What makes Richard David’s a viable candidacy? It is simply the Indo-Caribbean base. Tip O’ Neil (former Speaker of the US Congress) once said “All politics is local”, to which he might have easily added, “and all viable candidates must be able to mobilize their support-bases”.

The Indo-Caribbean population has been steadily growing in this district for the last 40 years. And several Guyanese-born candidates noting this trend in the past 20-years, have tried to mobilize this base to capture a seat in the 53-member NYC Council legislature. They have all failed. Can David make a difference in 2017?

Of all previous Guyanese-born candidates ‒ Trevor Rupnarain, Dr Taj Rajkumar, Dr Dhanpaul Narine, Atty, Albert Baldeo, Dr Robby Mahadeo ‒ Richard David, in my opinion, is the most qualified. He has done significant community service work – run free coaching programmes for students, founded the American-Caribbean Alliance which donated books on Caribbean literature to the Lefferts Blvd library, worked with the agencies of City Hall that oversaw the delivery of community services all across this city of 8-9 million people. He has depth of knowledge and experience of how city government works.
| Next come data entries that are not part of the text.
$ cat src/rtl/apb_cmd_queue.sv
// rtl/apb_cmd_queue.sv - command FIFO and single-outstanding issue FSM in front of apb_master
module apb_cmd_queue #(
  parameter int ADDR_W  = 32,
  parameter int DATA_W  = 32,
  parameter int DEPTH   = 4,
  parameter int TIMEOUT = 16
) (
  input  logic              PCLK,
  input  logic              PRESETn,
  input  logic              cmd_valid,
  output logic              cmd_ready,
  input  logic              cmd_write,
  input  logic [ADDR_W-1:0] cmd_addr,
  input  logic [DATA_W-1:0] cmd_wdata,
  input  logic [1:0]        cmd_size,
  output logic              rsp_valid,
  input  logic              rsp_ready,
  output logic [DATA_W-1:0] rsp_rdata,
  output logic              rsp_err,
  output logic [ADDR_W-1:0] address,
  output logic [DATA_W-1:0] write_data,
  output logic [1:0]        processs,
  output logic [1:0]        data_size,
  input  logic [DATA_W-1:0] read_data,
  input  logic              xfer_done
);
  localparam int PW = $clog2(DEPTH);
  localparam int CW = PW + 1;
  localparam int TW = $clog2(TIMEOUT);
  localparam logic [CW-1:0] FULL_CNT = CW'(DEPTH);
  localparam logic [TW-1:0] TO_LAST  = TW'(TIMEOUT - 1);

  typedef enum logic [1:0] {S_IDLE, S_ISSUE, S_WAIT, S_RESP} state_t;
  state_t state, state_nxt;

  logic              q_write [DEPTH];
  logic [ADDR_W-1:0] q_addr  [DEPTH];
  logic [DATA_W-1:0] q_wdata [DEPTH];
  logic [1:0]        q_size  [DEPTH];

  logic [PW-1:0] wr_ptr, rd_ptr;
  logic [CW-1:0] count;
  logic [TW-1:0] tcnt;
  logic          push, pop, head_bad, cur_write, timed_out;

  // cmd_ready looks at count only, so a full queue never pushes on the cycle it pops
  assign cmd_ready = (count != FULL_CNT);
  assign push      = cmd_valid & cmd_ready;
  assign pop       = (state == S_IDLE) && (count != '0);
  assign timed_out = (tcnt == TO_LAST);

  always_comb begin
    head_bad = 1'b0;
    case (q_size[rd_ptr])
      2'b01:   head_bad = q_addr[rd_ptr][0];
      2'b10:   head_bad = (q_addr[rd_ptr][1:0] != 2'b00);
      2'b11:   head_bad = 1'b1;
      default: head_bad = 1'b0;
    endcase
  end

  always_ff @(posedge PCLK) begin
    if (push) begin
      q_write[wr_ptr] <= cmd_write;
      q_addr[wr_ptr]  <= cmd_addr;
      q_wdata[wr_ptr] <= cmd_wdata;
      q_size[wr_ptr]  <= cmd_size;
    end
  end

  always_ff @(posedge PCLK or negedge PRESETn) begin
    if (!PRESETn) begin
      wr_ptr <= '0;
      rd_ptr <= '0;
      count  <= '0;
    end else begin
      if (push) wr_ptr <= wr_ptr + PW'(1);
      if (pop)  rd_ptr <= rd_ptr + PW'(1);
      if (push && !pop)      count <= count + CW'(1);
      else if (pop && !push) count <= count - CW'(1);
    end
  end

  always_ff @(posedge PCLK or negedge PRESETn) begin
    if (!PRESETn) state <= S_IDLE;
    else          state <= state_nxt;
  end

  always_comb begin
    state_nxt = state;
    case (state)
      S_IDLE:  if (count != '0) state_nxt = head_bad ? S_RESP : S_ISSUE;
      S_ISSUE: state_nxt = S_WAIT;
      S_WAIT:  if (xfer_done || timed_out) state_nxt = S_RESP;
      S_RESP:  if (rsp_ready) state_nxt = S_IDLE;
      default: state_nxt = S_IDLE;
    endcase
  end

  always_comb begin
    processs  = 2'b00;
    rsp_valid = 1'b0;
    case (state)
      S_ISSUE: processs  = cur_write ? 2'b01 : 2'b10;
      S_RESP:  rsp_valid = 1'b1;
      default: ;
    endcase
  end

  // Bus-facing fields are only loaded for commands that will really reach the bus
  always_ff @(posedge PCLK or negedge PRESETn) begin
    if (!PRESETn) begin
      address    <= '0;
      write_data <= '0;
      data_size  <= '0;
      cur_write  <= 1'b0;
      rsp_rdata  <= '0;
      rsp_err    <= 1'b0;
      tcnt       <= '0;
    end else begin
      if (pop && !head_bad) begin
        address    <= q_addr[rd_ptr];
        write_data <= q_wdata[rd_ptr];
        data_size  <= q_size[rd_ptr];
        cur_write  <= q_write[rd_ptr];
      end
      case (state)
        S_IDLE: begin
          if (pop && head_bad) begin
            rsp_err   <= 1'b1;
            rsp_rdata <= '0;
          end
        end
        S_ISSUE: tcnt <= '0;
        S_WAIT: begin
          tcnt <= tcnt + TW'(1);
          if (xfer_done) begin
            rsp_err   <= 1'b0;
            rsp_rdata <= cur_write ? '0 : read_data;
          end else if (timed_out) begin
            rsp_err   <= 1'b1;
            rsp_rdata <= '0;
          end
        end
        S_RESP: begin
          if (rsp_ready) begin
            rsp_err   <= 1'b0;
            rsp_rdata <= '0;
          end
        end
        default: ;
      endcase
    end
  end

endmodule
At the end of the day, a distinguished record of service and good credentials and character are not enough to win elections. It comes down to a campaign organization’s strategy to mobilize and turn out the vote.

In the past I have observed several candidates who rely only on wholesale canvassing – TV and radio advertising, billboards, leafletting at street corners. This method has been proven to be ineffective; it is like throwing water on a duck’s back. Over the last 15 years, I have knocked on the doors of Guyanese home-owners and many will say, “I don’t know the candidate”. Never having met the candidate, there is no motivation to vote. Elizabeth Singh, who can write the handbook on local elections, once observed, “about half of all registered Guyanese voters have never activated their registrations – never once voted in any election”.

How about retail canvassing – knocking on doors, talking one-on-one and engaging all the voters in the family on their issues like garbage collection, buses and trains running on time, property taxes too high, whether the parks’ department is cutting the undergrowth and is doing regular mosquito-spraying, whether the sanitation department unfairly targets Indo-Caribbean areas for sanitation tickets ‒ and, personally asking for their vote?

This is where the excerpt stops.